OPINION:
There must be better ways of saving money in our health system than trying to slash the budget for hospital food.
Unhealthy food is the leading cause of ill-health in New Zealand,
with many people ending up in hospital as a result of poor eating habits
and consuming too much processed, mass-produced, industrial food.
That's why giving hospital patients good quality, fresh food should
be an integral part of healthcare and helping patients recuperate.
Good food provides the nutrients patients need to help them recover
from illness. If patients don't get good food and are given cheap, poor
quality, inedible food instead, they won't get the nutrients they need
and will probably take longer to recuperate.
But instead of making healthy food a priority, the Government is
proposing to cut the budget for hospital food by $10 million to $18
million a year by centralising some hospital food production, and giving
global catering giant Compass a 15-year contract to make much of the
food for New Zealand's hospitals from two central hubs in Auckland and
Christchurch.
The mass-produced, pre-cooked factory food will be frozen, delivered
to hospitals around New Zealand, reheated and served to patients.
The proposal is not driven by patient needs. It is driven by the
need to cut costs in the health system. The Government has told district
health boards they must cut about $700 million from the health budget
over the next five years.
It has set up a board, Health Benefits Ltd, to find ways of doing this, and the board has come up with this bright idea.

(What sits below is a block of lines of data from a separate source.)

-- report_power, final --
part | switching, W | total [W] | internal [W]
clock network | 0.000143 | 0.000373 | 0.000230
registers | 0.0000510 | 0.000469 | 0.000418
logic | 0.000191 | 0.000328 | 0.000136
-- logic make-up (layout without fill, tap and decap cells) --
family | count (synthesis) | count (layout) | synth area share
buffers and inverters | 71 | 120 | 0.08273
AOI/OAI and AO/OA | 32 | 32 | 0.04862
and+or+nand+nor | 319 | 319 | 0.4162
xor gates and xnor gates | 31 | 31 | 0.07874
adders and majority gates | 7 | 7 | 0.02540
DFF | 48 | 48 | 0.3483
<file path="config.mk">
export PLATFORM = sky130hd
export DESIGN_NAME = alu_share_arb
export DESIGN_NICKNAME = d
export VERILOG_FILES = /design/src/rtl/alu_share_arb.sv
export SDC_FILE = /design/constraint.sdc
export NUM_CORES = 2
export LEC_CHECK = 0
export CELL_PAD_IN_SITES_DETAIL_PLACEMENT = 1
export CELL_PAD_IN_SITES_GLOBAL_PLACEMENT = 1
export CORE_MARGIN = 2
export CORE_UTILIZATION = 42
export DETAILED_ROUTE_END_ITERATION = 16
export GPL_ROUTABILITY_DRIVEN = 0
export PLACE_DENSITY_LB_ADDON = 0.1
export SYNTH_ARGS = -nofsm -noshare
export SYNTH_HDL_FRONTEND = slang
export SYNTH_SLANG_ARGS = --single-unit
</file>
<file path="constraint.sdc">
create_clock -name clk -period 8.7 [get_ports clk]
set_clock_uncertainty 0.2 [all_clocks]
set_input_delay 0.87 -clock clk [delete_from_list [all_inputs] [get_ports clk]]
set_output_delay 0.87 -clock clk [all_outputs]
set_load 0.02 [all_outputs]
</file>
<file path="src/rtl/alu_share_arb.sv">
// alu_share_arb: round-robin arbiter time-sharing one alu between two requesters with registered response slots.
// Define ALU_ARB_FIXED_PRIO_EN for fixed priority (requester 0 always wins ties).
module alu #(
  parameter int W = 32
) (
  input  logic [3:0]   op,
  input  logic [W-1:0] a,
  input  logic [W-1:0] b,
  output logic [W-1:0] y,
  output logic         br
);
  always_comb begin
    y  = a + b;
    br = 1'b0;
    case (op)
      4'd1:  y = a - b;
      4'd2:  y = a * b;
      4'd3:  y = a & b;
      4'd4:  y = a | b;
      4'd5:  y = a ^ b;
      4'd6:  y = a << b;
      4'd7:  y = a >> b;
      4'd8,
      4'd9:  y = {{(W-1){1'b0}}, a < b};
      4'd11: br = a == b;
      4'd12: br = a > b;
      4'd13: br = a < b;
      default: y = a + b;
    endcase
  end
endmodule

module alu_share_arb #(
  parameter int W = 32
) (
  input  logic         clk,
  input  logic         rst,
  input  logic         req0_valid,
  output logic         req0_ready,
  input  logic [W-1:0] req0_a,
  input  logic [W-1:0] req0_b,
  input  logic [3:0]   req0_op,
  output logic         rsp0_valid,
  input  logic         rsp0_ready,
  output logic [W-1:0] rsp0_result,
  output logic         rsp0_branch,
  input  logic         req1_valid,
  output logic         req1_ready,
  input  logic [W-1:0] req1_a,
  input  logic [W-1:0] req1_b,
  input  logic [3:0]   req1_op,
  output logic         rsp1_valid,
  input  logic         rsp1_ready,
  output logic [W-1:0] rsp1_result,
  output logic         rsp1_branch
);
  logic         e0, e1, is_br, alu_br;
  logic [3:0]   op;
  logic [W-1:0] a, b, y, res_n;
  assign e0 = req0_valid && (!rsp0_valid || rsp0_ready);
  assign e1 = req1_valid && (!rsp1_valid || rsp1_ready);
`ifdef ALU_ARB_FIXED_PRIO_EN
  assign req0_ready = !rst && e0;
  assign req1_ready = !rst && e1 && !e0;
`else
  logic last;
  assign req0_ready = !rst && e0 && (!e1 || last);
  assign req1_ready = !rst && e1 && (!e0 || !last);
  always_ff @(posedge clk or posedge rst)
    if (rst) last <= 1'b1;
    else if (req0_ready || req1_ready) last <= req1_ready;
`endif
  assign op = req1_ready ? req1_op : req0_op;
  assign a  = req1_ready ? req1_a  : req0_a;
  assign b  = req1_ready ? req1_b  : req0_b;
  alu #(.W(W)) u_alu (.op(op), .a(a), .b(b), .y(y), .br(alu_br));
  // Branch ops report only the decision; everything else only the value.
  assign is_br = op inside {4'd11, 4'd12, 4'd13};
  assign res_n = is_br ? '0 : y;
  always_ff @(posedge clk or posedge rst)
    if (rst) begin
      rsp0_valid  <= 1'b0;
      rsp0_result <= '0;
      rsp0_branch <= 1'b0;
      rsp1_valid  <= 1'b0;
      rsp1_result <= '0;
      rsp1_branch <= 1'b0;
    end else begin
      if (req0_ready) begin
        rsp0_valid  <= 1'b1;
        rsp0_result <= res_n;
        rsp0_branch <= is_br && alu_br;
      end else if (rsp0_ready) rsp0_valid <= 1'b0;
      if (req1_ready) begin
        rsp1_valid  <= 1'b1;
        rsp1_result <= res_n;
        rsp1_branch <= is_br && alu_br;
      end else if (rsp1_ready) rsp1_valid <= 1'b0;
    end
endmodule

</file>
# Word level (Yosys, flattened, before mapping)
# Index checks and enable logic that the tools add are counted.
[word_totals]
mem_bits_ro = 0
in_bits = 142
output_inout_bits = 70
latch_bits = 0
n_memories = 0
reg_bits = 69
elab_cells = 62
ram_bits = 0
[op_classes]
reduce_logical = 22
n_eq_ne = 13
n_mux = 10
shift = 2
n_addsub = 2
magnitude_cmp = 2
n_mul = 1
n_bitwise = 3
div_mod_pow = 0
[ops]
columns = ["cell", "count"]
rows = [
  ["32-bit one-hot mux with 8 select lines", 1],
  ["32-bit two-way mux", 3],
  ["32-bit adder", 1],
  ["32-bit AND", 1],
  ["32-bit equality test", 1],
  ["32-bit greater-than comparator", 1],
  ["32-bit < comparator", 1],
  ["32-bit by 32-bit multiplier with 32-bit output", 1],
  ["32-bit OR", 1],
  ["32-bit by 32-bit << shifter with 32-bit output", 1],
  ["32-bit by 32-bit right shift with 32-bit output", 1],
  ["32-bit subtractor", 1],
  ["32-bit bitwise XOR", 1],
  ["4-bit equality test (second input constant)", 5],
  ["4-bit by 3-bit equality test with 1-bit output (second input constant)", 4],
  ["4-bit by 2-bit equality test with 1-bit output (second input constant)", 2],
  ["1-bit logical AND", 7],
  ["1-bit zero test", 6],
  ["1-bit logical OR", 5],
  ["4-bit by 1-bit equality test with 1-bit output (second input constant)", 1],
  ["1-bit two-way mux", 4],
  ["4-bit two-way mux", 1],
  ["2-bit nonzero test", 2],
  ["1-bit one-hot mux with 3 select lines", 1],
  ["other kinds (2)", 2],
]

# Logic depth before layout (Yosys ltp)
[logic_depth]
depth_word = 11
depth_mapped = 42
ltp_nobuf = 35

# By module
# Synthesis repeated with hierarchy kept, for this count alone.
[hier_totals]
cells_unflattened = 3330
area_unflattened_um2 = 27083.5
[by_module_without_submodules]
columns = ["mod", "seq_area_each_um2", "area_each_um2", "cells_per_inst", "n_inst"]
rows = [
  ["alu", 0.0, 23593.9, 3013, 1],
  ["alu_share_arb", 1727.9, 3489.6, 317, 1],
]

# Least setup slack after synthesis
# No wires, ideal clock.
[synth_path]
path_type = "input -> register"
startpoint = "input rst"
endpoint = "register rsp0_result[31]"
stages = 33
n_path_buf = 4
setup_slack_ns = -2.760
setup_ns = 0.128
required_time_ns = 8.372
arrival_time_ns = 11.132
path_cell_list = "inv_1 nand3_1 o21ai_2 nand2_2 inv_2 buf_2 buf_2 buf_1 buf_1 nor2_1 fa_1 inv_1 fa_1 fa_1 fa_1 inv_1 fa_1 fa_1 fa_1 fa_1 ha_1 a21oi_1 nor2b_1 o21a_1 o221ai_1 a21boi_0 a311oi_1 o21ai_0 xor2_1 a32oi_1 nand2_1 o211ai_1 o31ai_1"
[synth_via]
elab_chain_cells = 8
elab_cells_between_ends = 32
cone_classes = "add/sub: 2; mul: 1; eq/ne: 12; shift: 2; mux: 5; bitwise: 3; reduce/logical: 7"
[synth_lines]
columns = ["item", "line", "text"]
rows = [
  ["from (decl)", "37", "input logic rst,"],
  ["1-bit zero test (no source line) *", "-", ""],
  ["parallel branches: the longest is 7 deep, another holds 32-bit by 32-bit multiplier with 32-bit output", "-", ""],
  ["to (signal assigned)", "91", "rsp0_result <= res_n;"],
  ["to (decl)", "45", "output logic [W-1:0] rsp0_result,"],
]
# Mark *: on every way between the ends.
# A chain may end at the register's enable or synchronous reset.

# Worst setup path in the final report
[layout_path]
startpoint = "input rst"
endpoint = "register rsp0_result[29]"
# The elaborated chain is that of the path after synthesis.

==> flow_summary.json <==
{
  "grt.total_usage_pct": 48.6,
  "finalSetupViolations": 38,
  "asyncSetResetFlopFracSynth_pct": 100,
  "grt_overflow_total": 0,
  "dominantRegCellSynth": "sky130_fd_sc_hd__dfrtp_1",
  "achievable-frequency_ghz": 0.0980,
  "cts_tree": "built",
  "critical_path.endpoint_type": "flop",
  "hold_viol_final": 0,
  "rr_endpoint": "rsp0_result[29]",
  "crit_path_end": "rsp0_result[29]",
  "die_extent_in_y_um": 267,
  "cts_inserted_buffers": 9,
  "number_of_global_route_vias_before_repair": 38081,
  "outcome": "finished with violations",
  "synth-seq-cells": 69,
  "hold_path_class": "flop to flop",
  "synthesis.instances": 3708,
  "synth_sequential_area_ratio_pct": 5.97,
  "grt_antenna_before_repair": 27,
  "final_net_count": 5232,
  "yosys_warnings": 0,
  "area_contributors_post_synth": "sky130_fd_sc_hd__fa_1 (28%), sky130_fd_sc_hd__ha_1 (9.5%), sky130_fd_sc_hd__nand2_1 (6.3%)",
  "netlist-cell-type-count": 100,
  "fp-row-count": 96,
  "worstSkewPairLatency_ns": 0.34,
  "worstSetupPathType": "primary input to flop",
  "rr_worst_depth": 36,
  "layout_worst_path_cycle_share_pct": 117,
  "die_area_mm2": 0.0710,
  "timing.critical_path.fanout_max": 8,
  "io_buffers": 211,
  "synth_largest_area_cell": "sky130_fd_sc_hd__fa_1",
  "pin_count": 212,
  "post_synth_instance_area_mm2": 0.0289,
  "worst_ep_required_time_ns": 8.72,
  "report.final.slew_viol_count": 0,
  "drt-pass1-iter-count": 11,
  "via_per_inst": 6.90,
  "timing.critical_path.from": "rst",
  "critical_path.reg2reg.startpoint": "last",
  "final_critical_path_setup_slack_ns": -1.50,
  "max_cap_viol_count": 0,
  "detail_route.wirelength_um": 197000,
  "timing_worst_slew_pin_value_ns": 1.40,
  "detailroute.via_count": 37034,
  "worst_slew_margin_rel_pct": 6.85,
  "critPathArrivalTime_ns": 10.22,
  "area_growth_syn_to_layout_pct": 41.0,
  "violations_in_the_final_reports": "setup timing",
  "route.detailed.drc": 0,
  "most_repeated_library_cell_on_the_critical_path": "sky130_fd_sc_hd__fa_1",
  "share_of_cells_above_drive_strength_1_pct": 30.4,
  "dpl-instance-area_mm2": 0.0367,
  "detailed_place_hpwl_um": 132000,
  "die_width_um": 267,
  "yosysTopAreaCellShare_pct": 28.4,
  "clk_transition_reported_paths_ns": 0.06,
  "final.fill_count": 7997,
  "routed_wl_per_cell_um": 36.8,
  "coreArea_mm2": 0.0685,
  "start_util_pct": 42.3,
  "cts_buffer_depth": 2,
  "grt_max_degree": 71,
  "cp_slowest_stage_delay_ns": 0.67,
  "crit_path_start_kind": "primary input",
  "post_synth.cell_area_avg_um2": 7.80,
  "timing.hold.worst.start": "rsp1_result[20]",
  "grt_pass1_wl_um": 253000,
  "final_critical_delay_including_setup_and_external_delays_ns": 10.20,
  "route.antenna.remaining_nets": 0,
  "cts_hold_buffers": 0,
  "h-tree-depth": 3,
  "post-route-cell-area_mm2": 0.0408,
  "cp_slowest_cell": "sky130_fd_sc_hd__fa_1",
  "clockRootBuffer": "sky130_fd_sc_hd__clkbuf_16",
  "rsz0062_at_grt": "true",
  "synth-edff-count": 0,
  "detail_route.iter0.violations": 5097,
  "syn-num-nets": 4479,
  "reg2reg_slack_ns": -1.29,
  "clkSinkCount": 69
}
placed cells by master, fill, tap and decap left out, types with 23 or more instances in the layout:
master,instances
sky130_fd_sc_hd__buf_6,77
sky130_fd_sc_hd__nor3_1,32
sky130_fd_sc_hd__ha_1,176
sky130_fd_sc_hd__xor2_1,23
sky130_fd_sc_hd__nor2_1,369
sky130_fd_sc_hd__mux2i_1,57
sky130_fd_sc_hd__o21ai_0,135
sky130_fd_sc_hd__a21oi_1,181
sky130_fd_sc_hd__nand2_2,29
sky130_fd_sc_hd__buf_12,59
sky130_fd_sc_hd__a21o_1,34
sky130_fd_sc_hd__fa_1,331
sky130_fd_sc_hd__nor4_1,24
sky130_fd_sc_hd__nor2_4,23
sky130_fd_sc_hd__nand3_1,55
sky130_fd_sc_hd__inv_2,65
sky130_fd_sc_hd__a221oi_1,34
sky130_fd_sc_hd__xnor2_1,92
sky130_fd_sc_hd__clkdlybuf4s50_1,204
sky130_fd_sc_hd__nor2_2,57
sky130_fd_sc_hd__mux2_2,45
sky130_fd_sc_hd__buf_4,603
sky130_fd_sc_hd__a31oi_1,25
sky130_fd_sc_hd__dfrtp_1,68
sky130_fd_sc_hd__o21bai_1,23
sky130_fd_sc_hd__nand2_1,432
sky130_fd_sc_hd__a211oi_1,24
sky130_fd_sc_hd__o211ai_1,50
sky130_fd_sc_hd__fa_2,79
sky130_fd_sc_hd__inv_1,410
sky130_fd_sc_hd__nor2b_1,31
sky130_fd_sc_hd__o21ai_1,26
sky130_fd_sc_hd__ha_4,35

The Government claims that slashing hospital food budgets won't reduce the quality of hospital food, but few believe this.
Compass already supplies food to various North Island hospitals, and
kitchen staff report that it uses a lot of imported food - cheap,
tasteless catfish from Vietnam, for example, or potatoes imported from
the Netherlands.
I doubt there will be many nutrients left in food imported from the
other side of the world, pre-cooked, frozen, then reheated and served up
to a week later.
The silly thing is that centralising hospital food production has been tried before, and it was a spectacular failure.
In 1993, the government shut down hospital kitchens in Northland,
Taranaki, Rotorua, and Southland, and contracted an Australian company
called Tempo to produce all their hospital food in a kitchen located in
the grounds of the Porirua psychiatric hospital.
Huge savings were promised, but after three years Tempo went bust.
The company blamed its failure on an unrealistically low price for meals
that had been negotiated, which, it claimed, could never be achieved.
The same thing could easily happen again, as no hard data has been made available to justify the huge projected savings.
More than eight million hospital meals are made each year. If
Compass miscalculated the savings it could make on hospital meals by
even a small amount, as the earlier contractor did, the savings may
never eventuate.
There are other risks. A huge variety of special diets is needed for hospital patients.
Diabetics and people with allergies need special diets, as do
patients suffering from various illnesses. Tracking and retrieving all
this food is extremely complex, and if patients were given the wrong
food, there could be serious health consequences.
Then there are the risks of delays in transporting food, if bad weather closes roads, or there was a natural disaster.
At present some hospitals source much of their food locally. Under
the new proposal, a lot of locally grown food would be trucked to
Auckland or Christchurch, cooked and then trucked back again to local
areas. How practical is that?
And I can't help wondering whether the additional administrative and
transport costs of trucking all this food around New Zealand have been
properly calculated, along with indirect costs such as the increased
number of trucks on our roads?
Instead of centralising food production in Auckland and
Christchurch, it would be far more sensible and sustainable if hospitals
bought fresh, locally produced food and made it in-house, as some
already do.
Buying and producing food locally would help ensure that as much hospital food as possible was fresh and healthy.
I would therefore urge the Government to scrap this particular
cost-cutting initiative and look elsewhere for savings. The best way to
reduce hospital budgets would be to reinstate public health initiatives,
such as healthy food in schools, that would reduce the numbers of
people ending up in hospital in the first instance.